Because we cannot get a common core across all titles there must be a percentage at which the a common core wins. What that percentage is will need some trial and error.

In the case of Harry Potter there may well be a number of 'cores' that meet that percentage. For example "Harry Potter" might be common across 98% of works, "Harry Potter And The" across 95%, "Harry Potter And The Sorceror's Stone" across 70%. In that case if the more common cores are substrings (excluding spacing and punctuation) of a longer core that also meets the cuttoff then that longer core should win.

6shmjay
jul 5, 2008, 8:59am

>5 andyl:

But in the case of Harry Potter, all the books of the series start with "Harry Potter and the ...", so that would be a very bad choice for the core.

I think the best you can do is get rid of (Amazon parenthetical fluff).

7andyl
jul 5, 2008, 9:16am

#6

You are missing the point I think.

Nearly all of the editions begin "Harry Potter".
Just a few less than that begin "Harry Potter and the"
The majority (I guess) begin (or contain) "Harry Potter and the Sorceror's Stone".
A sizeable minority begin (or contain) "Harry Potter and the Philosopher's Stone".

If that third case has enough copies to reach the cutoff for consideration then it will win over the first two cases as they consist of substrings of the third.

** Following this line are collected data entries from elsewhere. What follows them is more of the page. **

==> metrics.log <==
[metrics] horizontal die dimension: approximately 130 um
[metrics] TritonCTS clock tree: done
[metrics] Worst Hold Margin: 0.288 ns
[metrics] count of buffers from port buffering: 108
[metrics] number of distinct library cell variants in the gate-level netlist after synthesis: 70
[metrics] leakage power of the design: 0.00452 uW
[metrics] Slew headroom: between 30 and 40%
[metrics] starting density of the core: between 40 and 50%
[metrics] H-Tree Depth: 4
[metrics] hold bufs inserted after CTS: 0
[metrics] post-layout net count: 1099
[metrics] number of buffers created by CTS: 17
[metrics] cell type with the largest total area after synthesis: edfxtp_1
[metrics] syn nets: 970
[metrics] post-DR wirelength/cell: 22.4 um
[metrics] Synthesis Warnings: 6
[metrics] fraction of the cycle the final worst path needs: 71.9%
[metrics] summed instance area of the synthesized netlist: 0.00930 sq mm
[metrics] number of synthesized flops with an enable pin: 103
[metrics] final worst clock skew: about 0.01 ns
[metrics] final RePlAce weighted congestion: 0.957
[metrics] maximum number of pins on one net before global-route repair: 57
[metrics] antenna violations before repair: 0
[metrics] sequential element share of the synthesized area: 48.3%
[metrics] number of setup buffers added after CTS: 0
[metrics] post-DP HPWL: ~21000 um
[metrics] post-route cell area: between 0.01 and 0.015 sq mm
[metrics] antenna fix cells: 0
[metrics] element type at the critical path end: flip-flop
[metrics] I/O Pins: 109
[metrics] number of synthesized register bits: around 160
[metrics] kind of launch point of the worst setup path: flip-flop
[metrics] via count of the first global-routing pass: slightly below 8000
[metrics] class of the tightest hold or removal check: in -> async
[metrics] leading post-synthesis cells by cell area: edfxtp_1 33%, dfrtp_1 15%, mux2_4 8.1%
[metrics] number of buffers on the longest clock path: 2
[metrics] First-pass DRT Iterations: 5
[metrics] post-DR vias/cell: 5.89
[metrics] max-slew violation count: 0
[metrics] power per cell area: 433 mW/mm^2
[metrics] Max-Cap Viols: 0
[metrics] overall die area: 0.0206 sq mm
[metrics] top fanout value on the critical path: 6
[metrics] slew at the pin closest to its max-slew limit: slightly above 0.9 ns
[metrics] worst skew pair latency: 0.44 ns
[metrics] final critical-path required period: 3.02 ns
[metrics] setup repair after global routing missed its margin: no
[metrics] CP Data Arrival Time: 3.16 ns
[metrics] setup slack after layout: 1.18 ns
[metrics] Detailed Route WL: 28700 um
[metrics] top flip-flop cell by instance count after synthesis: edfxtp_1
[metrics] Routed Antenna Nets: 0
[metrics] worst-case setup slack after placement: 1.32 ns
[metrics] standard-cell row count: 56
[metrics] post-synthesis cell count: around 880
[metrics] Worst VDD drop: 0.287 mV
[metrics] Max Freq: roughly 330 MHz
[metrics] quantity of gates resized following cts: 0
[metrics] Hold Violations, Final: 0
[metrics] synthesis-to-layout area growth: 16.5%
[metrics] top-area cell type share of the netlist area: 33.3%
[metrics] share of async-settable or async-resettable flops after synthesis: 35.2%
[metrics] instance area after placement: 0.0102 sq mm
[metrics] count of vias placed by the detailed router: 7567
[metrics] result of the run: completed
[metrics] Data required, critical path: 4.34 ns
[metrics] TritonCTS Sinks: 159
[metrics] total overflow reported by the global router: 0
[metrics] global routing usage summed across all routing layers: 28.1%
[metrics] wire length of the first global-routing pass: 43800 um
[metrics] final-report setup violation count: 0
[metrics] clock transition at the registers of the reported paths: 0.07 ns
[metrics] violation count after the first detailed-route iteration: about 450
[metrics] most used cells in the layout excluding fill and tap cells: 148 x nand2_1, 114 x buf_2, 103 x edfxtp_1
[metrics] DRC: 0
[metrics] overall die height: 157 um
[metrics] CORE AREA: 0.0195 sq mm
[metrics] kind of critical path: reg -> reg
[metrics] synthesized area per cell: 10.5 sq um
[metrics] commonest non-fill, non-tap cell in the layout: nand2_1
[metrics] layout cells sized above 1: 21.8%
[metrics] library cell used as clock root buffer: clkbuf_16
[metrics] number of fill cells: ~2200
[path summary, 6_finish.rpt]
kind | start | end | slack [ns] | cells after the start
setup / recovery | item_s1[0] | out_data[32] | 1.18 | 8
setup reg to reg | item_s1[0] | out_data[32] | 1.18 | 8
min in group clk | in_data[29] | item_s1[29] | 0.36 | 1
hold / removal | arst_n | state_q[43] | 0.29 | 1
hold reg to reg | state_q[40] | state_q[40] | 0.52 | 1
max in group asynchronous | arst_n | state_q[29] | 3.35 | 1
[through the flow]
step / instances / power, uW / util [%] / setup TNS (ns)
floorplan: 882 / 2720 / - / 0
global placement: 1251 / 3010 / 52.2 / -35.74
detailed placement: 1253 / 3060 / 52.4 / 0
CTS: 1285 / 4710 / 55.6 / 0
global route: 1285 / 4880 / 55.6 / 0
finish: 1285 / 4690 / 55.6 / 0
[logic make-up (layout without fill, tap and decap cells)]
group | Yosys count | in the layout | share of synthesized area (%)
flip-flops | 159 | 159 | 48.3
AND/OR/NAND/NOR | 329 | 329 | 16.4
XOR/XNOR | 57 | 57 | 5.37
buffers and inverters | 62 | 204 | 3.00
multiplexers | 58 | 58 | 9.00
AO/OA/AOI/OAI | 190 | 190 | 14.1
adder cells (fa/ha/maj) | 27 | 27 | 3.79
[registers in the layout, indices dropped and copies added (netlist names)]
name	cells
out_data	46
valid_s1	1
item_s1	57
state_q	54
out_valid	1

The most popular "core" is not the one that will win.

8timspalding
jul 5, 2008, 12:16pm

>6 shmjay:

I'm worried getting rid of the parenthesis will misfire somewhere else, though.

9timspalding
Bewerkt: jul 5, 2008, 1:45pm

So, I've gone with:

1. Collect all titles and their counts. I also know the language the titles went with book-by-book.
2. Go through all the titles and counts, and try to make a parenthetical-less one. If possible and that version was *already existing* then add 75% of the count of the title to the new parenthetical one.
3. Go through titles in reverse-count order. If the language for that title hasn't been found yet.

This seems to work pretty well. For example, it decided on Left Behind: A Novel of the Earth's Last Days although almost all editions add some series-level info like "(Left Behind No. 1)." If they had ALL added the same parenthetical info, that would have one, but the instability (Left Behind #1), (Left Behind Series, 1), etc. worked in our favor.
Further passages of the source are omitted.